Prompted by the discovery of PSR J0007+7303 by Fermi, Zhang et al. [13] modeled the pulsed and unpulsed spectral components of the pulsar magnetosphere and PWN. The pulsed high-energy spectrum was calculated with an outer-gap model and fit to the EGRET spectrum of Brazier et al. [9]. The unpulsed spectrum of the PWN was calculated with a timedependent, broken power law injection model with non-thermal emission from synchrotron radiation and inverse Compton scattering of cosmic microwave background (CMB) and ambient infrared (IR) photons. These calculations predict that the PWN should be detectable in the very-high-energy (VHE) gamma-ray band by VERITAS.
The Very Energetic Radiation Imaging Telescope Array System (VERITAS) is an array of four 12-meter imaging atmospheric Cherenkov telescapes (IACTs) located at the base camp of the Fred Lawrence Whipple Observatory in southern Arizona. Each telescope consists of a Davies-Cotton design optical reflector which focuses the Cherenkov light from atmospheric showers onto a camera consisting of 499 photomulitplier tubes and light concentrators with a total FOV of 3 • . VERITAS is able to detect a point source with the strength of 1% of the Crab Nebula flux at a statistical significance of 5 standard deviation (5σ) level in approximately 26 hours of observations. VERITAS is sensitive to gamma rays over a wide range of energies (100 GeV to tens of TeV) with an energy resolution of 15-20%. VERITAS observed CTA 1 between September 2010 to January 2011 with a total livetime of approximately 26 hours, after selection for good weather conditions and hardware status. Observations were taken in “wobble” mode [14], in which the telescope pointing is offset from the source position by some angular distance. An offset distance of 0.7 • was used to accommodate the large size of the remnant and the extension of the PWN as seen in X-rays. Two sets of a priori defined gamma-ray/hadronic shower separation cuts, optimized for weak sources of moderate and hard spectra, were applied to the data. Background estimated using the ring background model (see, for example, [15]), with squared angular integration radii of 0.01 deg 2 and 0.055 deg 2 used for point-source and extended-source searches, respectively. The statistical significance of the excess is calculated using Equation (17) from Li & Ma [16].

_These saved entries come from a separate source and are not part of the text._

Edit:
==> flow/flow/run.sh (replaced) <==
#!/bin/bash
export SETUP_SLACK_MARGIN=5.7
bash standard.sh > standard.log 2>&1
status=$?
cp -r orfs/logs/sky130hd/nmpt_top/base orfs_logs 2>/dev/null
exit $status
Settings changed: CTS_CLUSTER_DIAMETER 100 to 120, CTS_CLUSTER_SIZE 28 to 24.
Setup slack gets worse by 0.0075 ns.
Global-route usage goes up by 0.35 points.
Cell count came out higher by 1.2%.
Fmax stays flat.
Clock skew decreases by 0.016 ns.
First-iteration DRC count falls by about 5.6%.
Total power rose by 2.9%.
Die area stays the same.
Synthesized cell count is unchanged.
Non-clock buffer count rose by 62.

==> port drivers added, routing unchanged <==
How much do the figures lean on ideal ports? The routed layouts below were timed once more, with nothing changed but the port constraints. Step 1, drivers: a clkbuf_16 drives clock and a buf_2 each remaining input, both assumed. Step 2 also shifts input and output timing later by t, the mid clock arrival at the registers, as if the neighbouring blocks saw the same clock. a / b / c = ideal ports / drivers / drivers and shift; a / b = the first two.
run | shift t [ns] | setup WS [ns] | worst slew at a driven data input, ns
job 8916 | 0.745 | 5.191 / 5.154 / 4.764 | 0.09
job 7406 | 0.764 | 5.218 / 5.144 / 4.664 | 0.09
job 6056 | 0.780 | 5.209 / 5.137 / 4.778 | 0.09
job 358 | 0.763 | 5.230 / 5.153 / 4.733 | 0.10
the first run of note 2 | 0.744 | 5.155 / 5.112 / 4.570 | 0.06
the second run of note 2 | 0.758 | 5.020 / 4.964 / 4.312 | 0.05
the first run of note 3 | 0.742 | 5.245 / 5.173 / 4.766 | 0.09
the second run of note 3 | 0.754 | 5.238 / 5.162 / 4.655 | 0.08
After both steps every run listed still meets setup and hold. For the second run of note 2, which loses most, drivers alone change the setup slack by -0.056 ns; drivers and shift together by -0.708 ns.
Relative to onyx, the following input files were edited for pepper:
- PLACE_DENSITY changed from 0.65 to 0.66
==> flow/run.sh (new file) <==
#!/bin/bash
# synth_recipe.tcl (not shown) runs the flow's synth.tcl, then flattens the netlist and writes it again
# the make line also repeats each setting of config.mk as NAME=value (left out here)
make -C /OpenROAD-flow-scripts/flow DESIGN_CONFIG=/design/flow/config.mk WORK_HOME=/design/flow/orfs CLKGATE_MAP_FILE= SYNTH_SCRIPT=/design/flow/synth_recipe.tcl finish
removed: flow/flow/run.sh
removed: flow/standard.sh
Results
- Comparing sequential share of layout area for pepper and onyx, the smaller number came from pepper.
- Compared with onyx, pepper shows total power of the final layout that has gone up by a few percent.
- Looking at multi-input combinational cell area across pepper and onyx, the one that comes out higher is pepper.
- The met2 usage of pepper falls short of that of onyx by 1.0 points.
From an optimization exercise on the open Yosys and OpenROAD flow, aimed at small area, a short achievable clock period and few clock cycles per item; shortcuts taken in it are not production practice. Only simulation tests tie the RTL to the original design; equivalence was not proved. Power and IR drop assume default switching activity.

===== flow/config.mk =====
export PLATFORM = sky130hd
export DESIGN_NAME = fft_bitrev_buf
export DESIGN_NICKNAME = fft_bitrev_buf
export VERILOG_FILES = /design/flow/design.v
export SDC_FILE = /design/flow/constraint.sdc
export NUM_CORES = 4
export LEC_CHECK = 0
export CAP_MARGIN = 20
export CORE_MARGIN = 2
export CORE_UTILIZATION = 55
export CTS_BUF_LIST = sky130_fd_sc_hd__clkbuf_16
export CTS_CLUSTER_DIAMETER = 80
export CTS_CLUSTER_SIZE = 25
export SETUP_SLACK_MARGIN = 4.0
export SLEW_MARGIN = 20
export SYNTH_HIERARCHICAL = 1
export TNS_END_PERCENT = 10

===== flow/design.v =====
module fft_pingpong_mem
(
  input  logic        clk,
  input  logic        load,
  input  logic        hold,
  input  logic [19:0] d,
  output logic [19:0] q
);
  always_ff @(posedge clk)
    q <= (d & {20{load}}) | (q & {20{hold}});
endmodule
module fft_sel_reg
(
  input  logic       clk,
  input  logic       rst,
  input  logic       en,
  input  logic [7:0] d,
  output logic [7:0] q
);
  always_ff @(posedge clk) begin
    if (rst)
      q <= 8'd1;
    else if (en)
      q <= d;
  end
endmodule
module fft_bitrev_buf
(
  input  logic clk,
  input  logic rst,
  input  logic din_vld,
  input  logic din_last,
  input  logic [9:0] din_re,
  input  logic [9:0] din_im,
  input  logic dout_rdy,
  output logic din_rdy,
  output logic dout_vld,
  output logic dout_last,
  output logic [5:0] dout_idx,
  output logic [9:0] dout_re,
  output logic [9:0] dout_im,
  output logic err_frame
);
  function automatic logic [5:0] bitrev(input logic [5:0] v);
    logic [5:0] r;
    for (int i = 0; i < 6; i++)
      r[i] = v[5-i];
    bitrev = r;
  endfunction
  function automatic logic [7:0] onehot3(input logic [2:0] v);
    onehot3 = 8'd1 << v;
  endfunction
  function automatic logic [5:0] rd_slot(input logic p, input logic [5:0] c);
    rd_slot = p ? c : bitrev(c);
  endfunction
  logic [19:0] in_data;     
  logic        in_vld;
  logic [5:0]  wr_cnt;      
  logic        wr_par;      
  logic        free_q;      
  logic        rdy_q;       
  logic        in_free;     
  logic [5:0]  rd_cnt;      
  logic        rd_par;      
  logic [7:0]  rd_hi;       
  logic [7:0]  rd_lo_a;     
  logic [7:0]  rd_lo_b;     
  logic [1:0]  n_full;      
  logic        vld_q;
  logic [19:0] out_data;
  logic [5:0]  out_idx;
  logic        out_last;
  logic        acc;
  logic        acc_wrap;
  logic        we;
  logic        wr_wrap;
  logic        ld;
  logic        ld_wrap;
  logic [19:0] rd_data;
  logic [19:0] mem [64];
  logic [19:0] grp [8];
  logic [7:0]  wr_hi_n;     
  logic [7:0]  wr_lo_n;
  logic [7:0]  wr_hi;       
  logic [7:0]  wr_lo;       
  logic [5:0]  slot_w;
  logic [5:0]  wr_cnt_n;
  logic        wr_par_n;
  logic [5:0]  rd_cnt_i;    
  logic        rd_par_i;
  logic [5:0]  slot_i;
  logic [6:0]  occ;         
  logic [6:0]  occ_m;       
  logic [6:0]  occ_h;       
  logic [6:0]  occ_l;       
  logic [6:0]  occ_mh;      
  logic [6:0]  occ_ml;
  logic        free_n;
  logic        in_vld_n;
  assign din_rdy  = rdy_q;
  assign dout_vld = vld_q;
  assign in_free  = !in_vld | free_q;
  assign acc      = din_vld & in_free;
  assign acc_wrap = in_vld ? (wr_cnt == 6'd62) : (wr_cnt == 6'd63);
  assign we       = in_vld & free_q;
  assign wr_wrap  = (wr_cnt == 6'd63);
  assign ld       = (!vld_q | dout_rdy) & ((n_full != 2'd0) | (acc & acc_wrap));
  assign ld_wrap  = (rd_cnt == 6'd63);
  for (genvar k = 0; k < 64; k++) begin : g_mem
    logic sel;
    assign sel = wr_hi[k/8] & wr_lo[k%8];
    fft_pingpong_mem u_ent (
      .clk  (clk),
      .load (sel),
      .hold (wr_hi_n[k/8] | wr_lo_n[k%8]),
      .d    (in_data),
      .q    (mem[k])
    );
  end
  always_comb begin
    for (int g = 0; g < 8; g++) begin
      grp[g] = '0;
      for (int l = 0; l < 8; l++)
        grp[g] = grp[g] | (mem[8*g+l] & {{10{rd_lo_b[l]}}, {10{rd_lo_a[l]}}});
    end
    rd_data = '0;
    for (int g = 0; g < 8; g++)
      rd_data = rd_data | (grp[g] & {20{rd_hi[g]}});
  end
  fft_sel_reg u_rd_lo_a (
    .clk (clk),
    .rst (rst),
    .en  (ld),
    .d   (onehot3(slot_i[2:0])),
    .q   (rd_lo_a)
  );
  fft_sel_reg u_rd_lo_b (
    .clk (clk),
    .rst (rst),
    .en  (ld),
    .d   (onehot3(slot_i[2:0])),
    .q   (rd_lo_b)
  );
  always_comb begin
    wr_cnt_n = we ? wr_cnt + 6'd1 : wr_cnt;
    wr_par_n = (we & wr_wrap) ? ~wr_par : wr_par;
    slot_w   = wr_par_n ? bitrev(wr_cnt_n) : wr_cnt_n;
    rd_cnt_i = rd_cnt + 6'd1;
    rd_par_i = ld_wrap ? ~rd_par : rd_par;
    slot_i   = rd_slot(rd_par_i, rd_cnt_i);
    free_n   = ld || !((occ == 7'd64) || (we && (occ == 7'd63)));
    occ_h    = we ? occ + 7'd1 : occ;
    occ_l    = we ? occ : occ_m;
    occ_mh   = we ? occ : occ_m;
    occ_ml   = we ? occ_m : occ_m - 7'd1;
    in_vld_n = in_free ? din_vld : in_vld;
  end
  always_ff @(posedge clk) begin
    if (rst) begin
      in_vld    <= 1'b0;
      wr_cnt    <= '0;
      wr_par    <= 1'b0;
      wr_hi     <= 8'd1;
      wr_lo     <= 8'd1;
      wr_hi_n   <= 8'hfe;
      wr_lo_n   <= 8'hfe;
      free_q    <= 1'b1;
      occ       <= '0;
      occ_m     <= 7'h7f;
      rdy_q     <= 1'b1;
      rd_cnt    <= '0;
      rd_par    <= 1'b0;
      rd_hi     <= 8'd1;
      n_full    <= '0;
      vld_q     <= 1'b0;
      err_frame <= 1'b0;
    end else begin
      in_vld  <= in_vld_n;
      wr_cnt  <= wr_cnt_n;
      wr_par  <= wr_par_n;
      wr_hi   <= free_n ? onehot3(slot_w[5:3]) : 8'd0;
      wr_lo   <= onehot3(slot_w[2:0]);
      wr_hi_n <= free_n ? ~onehot3(slot_w[5:3]) : 8'hff;
      wr_lo_n <= ~onehot3(slot_w[2:0]);
      free_q  <= free_n;
      occ     <= ld ? occ_l : occ_h;
      occ_m   <= ld ? occ_ml : occ_mh;
      rdy_q   <= !in_vld_n || free_n;
      if (ld) begin
        rd_cnt <= rd_cnt_i;
        rd_par <= rd_par_i;
        rd_hi  <= onehot3(slot_i[5:3]);
      end
      n_full  <= n_full + 2'((acc & acc_wrap)) - 2'((ld & ld_wrap));
      if (acc && (din_last != acc_wrap))
        err_frame <= 1'b1;
      if (ld)
        vld_q <= 1'b1;
      else if (dout_rdy)
        vld_q <= 1'b0;
    end
  end
  always_ff @(posedge clk) begin
    if (in_free)
      in_data <= {din_re, din_im};
  end
  fft_pingpong_mem u_out (
    .clk  (clk),
    .load (ld & !rst),
    .hold (!(ld | dout_rdy | rst)),
    .d    (rd_data),
    .q    (out_data)
  );
  always_ff @(posedge clk) begin
    if (rst) begin
      out_idx  <= '0;
      out_last <= 1'b0;
    end else if (ld) begin
      out_idx  <= bitrev(rd_cnt);
      out_last <= ld_wrap;
    end else if (dout_rdy) begin
      out_idx  <= '0;
      out_last <= 1'b0;
    end
  end
  assign dout_re   = out_data[19:10];
  assign dout_im   = out_data[9:0];
  assign dout_idx  = out_idx;
  assign dout_last = out_last;
endmodule

===== flow/constraint.sdc =====
create_clock -name core_clock -period 6.5 [get_ports {clk}]
set_input_delay 1.3000 -clock core_clock [delete_from_list [all_inputs] [get_ports {clk}]]
set_output_delay 1.3000 -clock core_clock [all_outputs]
set_load 0.01 [all_outputs]

===== flow/run.sh =====
#!/bin/bash
# synth_recipe.tcl (not shown) runs the flow's synth.tcl, then flattens the netlist and writes it again
# the make line also repeats each setting of config.mk as NAME=value (left out here)
make -C /OpenROAD-flow-scripts/flow DESIGN_CONFIG=/design/flow/config.mk WORK_HOME=/design/flow/orfs CLKGATE_MAP_FILE= SYNTH_SCRIPT=/design/flow/synth_recipe.tcl finish

==> results of run 1 <==
## what timing repair did
item                                    in CTS  in global routing
gates resized for setup                    160                 39
pin swaps                                    4                 12
endpoints found under the setup margin     105                100
cloned                                       1                  1
buffers inserted                             7                  6
hold buffers                                 0                  0
## power by group
group	switching (mW)	internal, mW	total [mW]	leakage (nW)
clock network	2.83	2.02	4.86	0.940
logic	0.447	0.284	0.731	7.54
registers	0.203	8.99	9.20	11.5
## layer usage
metal  track usage [%]  routed length (um)
met1              54.7               80500
met5                 0                  41
met3              9.29               24100
met2              55.9               83300
met4              18.9               10800
## final cells by class
class	instances	area share (%)
antenna	11	0.0503
clock buffer	71	3.25
clock inverter	12	0.171
inverter	16	0.123
multi-input combinational	2675	38.8
sequential	1418	52.5
tap	1265	2.89
timing repair buffer	136	2.27
## Yosys stat by module (local to each module, per instance)
module            cell area, sq um  cells  copies in the design
fft_pingpong_mem               608     44                    65
fft_sel_reg                    290     26                     2
fft_bitrev_buf               12500   1649                     1
## how the worst max path moves through the flow
stage | slack (ns) | cells after the start | startpoint | to
6_report | 3.85 | 6 | u_rd_lo_a.q[4] | u_out.q[6]
5_1_grt | 3.89 | 1 | out_idx[2] | dout_idx[2]
4_1_cts | 3.89 | 10 | din_vld | n_full[1]
3_5_place_dp | 2.67 | 7 | din_vld | u_out.q[14]
3_3_place_gp | 2.38 | 6 | din_vld | u_out.q[4]
2_1_floorplan | 3.81 | 10 | din_vld | n_full[1]
## cells in the mapped netlist, drive strengths merged, types with 9 or more instances
library cell,n,area [sq um]
o21ai,14,70.1
nand2b,12,75.1
xor2,9,78.8
edfxtp,20,601
buf,281,2270
clkbuf,172,648
nand2,37,154
nor2,74,280
nor3,9,56.3
mux2i,19,198
nand3,13,65.1
nand4,185,1160
or2,70,438
a22oi,725,5460
dfxtp,1398,28000
and2,73,457
a22o,1308,11500
a21oi,21,109
xnor2,16,155
inv,16,60.1
## cells by family (layout without fill, tap and decap cells)
kind of cell / after synthesis / count (layout) / share of synthesized area, %
other: 0 / 11 / 0
and+or+nand+nor: 503 / 504 / 5.52
adders and majority gates: 8 / 8 / 0.190
DFF: 1418 / 1418 / 54.4
muxes: 20 / 20 / 0.405
buffers and inverters: 469 / 235 / 5.67
AOI/OAI and AO/OA: 2118 / 2118 / 33.4
xor gates and xnor gates: 25 / 25 / 0.445
## layout by cell type, fill, tap and decap left out, types with 16 or more instances in the layout
cell / synthesis / routed
sky130_fd_sc_hd__dfxtp_1: 1398 / 1357
sky130_fd_sc_hd__a22o_1: 1308 / 1308
sky130_fd_sc_hd__a22oi_1: 724 / 704
sky130_fd_sc_hd__nand4_1: 185 / 185
sky130_fd_sc_hd__clkbuf_16: 0 / 72
sky130_fd_sc_hd__nor2_1: 73 / 69
sky130_fd_sc_hd__or2_2: 67 / 67
sky130_fd_sc_hd__and2_1: 73 / 63
sky130_fd_sc_hd__buf_4: 3 / 59
sky130_fd_sc_hd__dfxtp_4: 0 / 35
sky130_fd_sc_hd__nand2_1: 33 / 33
sky130_fd_sc_hd__clkdlybuf4s50_1: 0 / 21
sky130_fd_sc_hd__buf_2: 141 / 21
sky130_fd_sc_hd__a21oi_1: 20 / 20
sky130_fd_sc_hd__a22oi_2: 0 / 20
sky130_fd_sc_hd__edfxtp_1: 20 / 20
sky130_fd_sc_hd__inv_1: 14 / 19
sky130_fd_sc_hd__mux2i_1: 17 / 16
## worst max-delay path: stages (launching register included)
cell                      delay (ns)
sky130_fd_sc_hd__dfxtp_4        0.55
sky130_fd_sc_hd__buf_4          0.39
sky130_fd_sc_hd__a22oi_1        0.26
sky130_fd_sc_hd__nand4_1        0.29
sky130_fd_sc_hd__a22oi_1        0.61
sky130_fd_sc_hd__nand4_1        0.17
sky130_fd_sc_hd__a22o_1         0.26
==> run summary, run 1 <==
height of the die=between 300 and 400 um; logic depth of the worst register-to-register path=6; fin. max-slew vios=0; utilization after layout=between 50% and 60%; hold-critical path depth=1; hold slack=about 0.48 ns; Reg2Reg Setup Slack=3.85 ns; r2r startpoint=u_rd_lo_a.q[4]; required time of the critical path=7.08 ns; gp weighted congestion=just over 0.9; number of antenna violations at the first check in global routing=15; data arrival time of the critical path=roughly 3.2 ns; total number of nets in the final design=between 4000 and 5000; iteration-0 DRC count of the detailed router=~6100; core outline area=approximately 95000 sq um; Post-Layout Inst Area=54700 sq um; total cell area at the placement stage=52400 sq um; Max Cap Viol=0; number of standard cells in the layout, taps in and fillers out=5604; DRC violation count after routing=0; dpl cells=5491; Worst Tran Pin Value=1.26 ns; count of port buffers added during placement=54; largest net degree at the start of global routing=between 70 and 80; Storage cell area=around 29000 sq um; Largest Register=g_mem.u_ent.q; mean number of vias per cell=~7.5; relative slew slack=between 10% and 20%; drt first pass iters=8; Hold/Removal Path Class=reg2reg; final worst slack=slightly below 4 ns; Syn Nets=about 4600; total die area=~98000 sq um; crit-path max FO=33; kind of end point of the critical path=flop; Max Fclk=between 300 and 400 MHz; average detailed-routed wire length per instance=approximately 35 um; CTS root buffer=sky130_fd_sc_hd__clkbuf_16; share of cells above drive strength 1=roughly 8.4%; GRT Residual Overflow=0; initial core utilization=a little under three fifths; area used by multi-input combinational logic=between 20000 and 25000 sq um; number of hold-slack violations in the final timing report=0; Num Clock Sinks=1418; total number of yosys warnings=12; site row count=113; pre-CTS setup slack=2.67 ns; I/O pins=55; global-route wire length before repair=around 280000 um; clock period minus final worst setup slack=about 2.6 ns; share of flip-flops with an asynchronous set or reset after synthesis=0%; layout filler cell count=between 7000 and 8000; count of unique library cells instantiated by Yosys=slightly above 70; Max rail drop VDD=around 0.00022 V; final sum of negative setup slack=0 ns; post-route antenna net violation count=0; post-synthesis instance area=roughly 53000 sq um; Routed WL=between 150000 and 200000 um; power density relative to cell area=between 200 and 300 nW/um^2; Worst Hold Endpoint=g_mem[54].u_ent.q[16]; Final Cycle Share=between 40% and 50%; clk_skew=approximately 0.02 ns; number of buffers inserted during clock tree synthesis=between 60 and 70; number of setup violations in the final report=0; reg-to-reg critical path endpoint=u_out.q[6]; FF+latch count, synth=1418; clock edge transition at the registers on the reported setup and hold paths=roughly 0.10 ns; EDFF count, synth=20; relative area change from synthesis to final layout=4.08%; Most used DFF post-synth=sky130_fd_sc_hd__dfxtp_1; Critical Path Start Type=flop; CTS H-tree lvls=3; global-route usage over all layers=roughly 39%; Syn Area/Cell=between 10 and 15 sq um; leakage dissipation=approximately 20 nW; clock latency reported for the late side of the worst-skew pair=approximately 0.68 ns; HPWL after detailed placement=roughly 110000 um; number of global-route vias before repair=between 30000 and 40000; Post-Syn Instances=~4600; number of vias after detailed routing=41800; clk buf depth=3; start point of the worst hold path=g_mem[54].u_ent.q[16]; clock tree from TritonCTS=done; startpoint-to-endpoint class of the critical path=reg2reg; number of flip-flops in the largest register=approximately 1300; post-synthesis sequential area ratio=54.4%; post-layout power=around 15 mW; Largest regs=g_mem.u_ent.q (1280), in_data (20), u_out.q (20); die width=between 300 and 400 um; outcome=finished clean; RSZ-0062 raised after global routing=yes
Testbench counts, summed over its fixed seeds: cycles 19,909, samples 16,384.
==> inputs of run 2 (changes only) <==
--- a/flow/config.mk
+++ b/flow/config.mk
@@ -11,7 +11,7 @@
 export CTS_BUF_LIST = sky130_fd_sc_hd__clkbuf_16
 export CTS_CLUSTER_DIAMETER = 80
 export CTS_CLUSTER_SIZE = 25
+export GPL_ROUTABILITY_DRIVEN = 0
 export SETUP_SLACK_MARGIN = 4.0
 export SLEW_MARGIN = 20
 export SYNTH_HIERARCHICAL = 1
-export TNS_END_PERCENT = 10
==> run 2 against run 1 <==
Against the previous run: via count shrank 0.80%; clock power is essentially flat; largest power group unchanged; still clean; cell count is essentially flat; area after synthesis is the same; sequential share of layout area is 0.13 points lower; die area unchanged; critical path depth unchanged; largest cell class unchanged; setup slack improved by 0.086 ns; clock-buffer cell count increased by 1; critical path type unchanged; non-clock buffer count fell by 6; synthesized cell count unchanged; global-route usage down 0.36 points.
==> run summary, run 2 <==
total number of yosys warnings=12; number of setup violations in the final report=0; number of antenna violations at the first check in global routing=9; most common cell after layout, fill and taps aside=sky130_fd_sc_hd__dfxtp_1; FF+latch count, synth=around 1400; data arrival time of the critical path=3.14 ns; required time of the critical path=about 7.1 ns; Max Cap Viol=0; relative slew slack=between 15 and 20%; GRT Residual Overflow=0; Syn Area/Cell=roughly 12 sq um; initial core utilization=55.4%; number of flip-flops in the largest register=1280; Post-synth top cells=1398 x sky130_fd_sc_hd__dfxtp_1, 1308 x sky130_fd_sc_hd__a22o_1, 724 x sky130_fd_sc_hd__a22oi_1, 185 x sky130_fd_sc_hd__nand4_1, 170 x sky130_fd_sc_hd__clkbuf_1; number of hold-slack violations in the final timing report=0; outcome=finished clean; post-synthesis instance area=52600 sq um; Critical Path Start Type=flop; Post-Layout Inst Area=between 50000 and 60000 sq um; HPWL after detailed placement=around 110000 um; total number of nets in the final design=~4300; I/O pins=55; Post-Syn Instances=4561; post-cts hold buffer count=0; share of Yosys cell area claimed by the top area cell type=53.2%; global-route wire length before repair=about 280000 um; count of unique library cells instantiated by Yosys=just over 70; post-synthesis sequential area ratio=54.4%; clock edge transition at the registers on the reported setup and hold paths=0.10 ns; clock period minus final worst setup slack=about 2.6 ns; Max rail drop VDD=0.000233 V; RSZ-0062 raised after global routing=yes; Largest Register=g_mem.u_ent.q; iteration-0 DRC count of the detailed router=a little over 6000; clk buf depth=3; Synth area leaders=sky130_fd_sc_hd__dfxtp_1 53%, sky130_fd_sc_hd__a22o_1 22%, sky130_fd_sc_hd__a22oi_1 10%, sky130_fd_sc_hd__buf_6 2.9%, sky130_fd_sc_hd__nand4_1 2.2%; average detailed-routed wire length per instance=roughly 35 um; Hold/Removal Path Class=reg2reg; clock latency reported for the late side of the worst-skew pair=about 0.69 ns; CTS root buffer=sky130_fd_sc_hd__clkbuf_16; final sum of negative setup slack=0 ns; mean number of vias per cell=7.41; number of global-route vias before repair=a little under 40000; Most used DFF post-synth=sky130_fd_sc_hd__dfxtp_1; crit-path max FO=between 50 and 60; most frequently used cell type in the post-synthesis netlist=sky130_fd_sc_hd__dfxtp_1; Largest regs=g_mem.u_ent.q (1280), in_data (20), u_out.q (20); number of vias after detailed routing=around 41000; count of port buffers added during placement=54; total cell area at the placement stage=roughly 52000 sq um; clock tree from TritonCTS=done; clk_skew=approximately 0.024 ns; fin. max-slew vios=0; met1 WL=between 80000 and 90000 um; Max Fclk=~390 MHz; post-route antenna net violation count=0; power density relative to cell area=around 270 nW/um^2; leading cell types in the layout, fill and taps excluded=1346 x sky130_fd_sc_hd__dfxtp_1, 1308 x sky130_fd_sc_hd__a22o_1, 703 x sky130_fd_sc_hd__a22oi_1; EDFF count, synth=20; Routed WL=around 200000 um; Final Cycle Share=39.4%; share of flip-flops with an asynchronous set or reset after synthesis=0%; core outline area=94900 sq um; Syn Nets=approximately 4600; global-route usage over all layers=about two fifths; leakage dissipation=roughly 20 nW; amount of wire on met3 after detailed routing=21500 um; number of buffers inserted during clock tree synthesis=67; detailed route wirelength on metal2=83300 um; height of the die=313 um; relative area change from synthesis to final layout=4.41%; largest net degree at the start of global routing=a little over 80; DRC violation count after routing=0; Num Clock Sinks=1418; die width=313 um; cell type with the largest total area after synthesis=sky130_fd_sc_hd__dfxtp_1; share of cells above drive strength 1=between 8 and 9%; max layer used=met5; CTS H-tree lvls=3; Worst Tran Pin Value=between 1 and 1.5 ns; site row count=roughly 110; startpoint-to-endpoint class of the critical path=reg2reg; total die area=about 98000 sq um; kind of end point of the critical path=flop; drt first pass iters=6
[run 2: cell counts after synthesis]
Identical to the previous run, type by type.
[run 2: worst max-delay path: stages (launching register included)]
cell                      delay, ns
sky130_fd_sc_hd__dfxtp_4       0.50
sky130_fd_sc_hd__buf_12        0.32
sky130_fd_sc_hd__a22oi_1       0.34
sky130_fd_sc_hd__nand4_1       0.30
sky130_fd_sc_hd__a22oi_2       0.48
sky130_fd_sc_hd__nand4_1       0.18
sky130_fd_sc_hd__a22o_1        0.26
[run 2: worst paths after layout]
check	endpoint	cells past startpoint	slack, ns	from
worst max-delay path	u_out.q[2]	6	3.94	u_rd_lo_a.q[5]
worst min-delay path	err_frame	2	0.47	err_frame
worst max register to register	u_out.q[2]	6	3.94	u_rd_lo_a.q[5]
worst min register to register	err_frame	2	0.47	err_frame
[run 2: layer usage]
metal  up-vias  track usage, %
met2      2643            56.0
met1     20800            53.8
met5         -               0
met3       462            9.14
li1      17600               -
met4         2            18.6
[run 2: Yosys stat by module (local to each module, per instance)]
module,cells inside,copies in the design,flip-flops and latches
fft_bitrev_buf,1649,1,102
fft_sel_reg,26,2,8
fft_pingpong_mem,44,65,20
[run 2: timing repair]
action / in CTS / in global routing
setup endpoints to repair: 113 / 87
pin swaps: 3 / 10
setup buffers: 6 / 11
gates resized for setup: 220 / 39
cloned: 1 / 0
[run 2: cell families after synthesis]
logic type | share of synthesized area, %
mux | 0.405
compound gates | 33.4
simple gates | 5.52
buf+inv | 5.67
xor+xnor | 0.445
fa+ha+maj | 0.190
flops | 54.4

Figure 1 shows the map of excess events in the region around CTA 1 as measured by VERITAS. The hard-spectrum, extended-source analysis produced an excess with a pre-trial significance of 7.3σ, in a blind search region of radius 0.4 • around the pulsar PSR J0007+7303, within the radio shell of the SNR CTA 1. Accounting for the sets of cuts and integration radii, and implementing a trails factor for the search region by tiling it with 0.04 • square bins [17], we conservatively estimate a post-trials significance of detection of 6.0σ.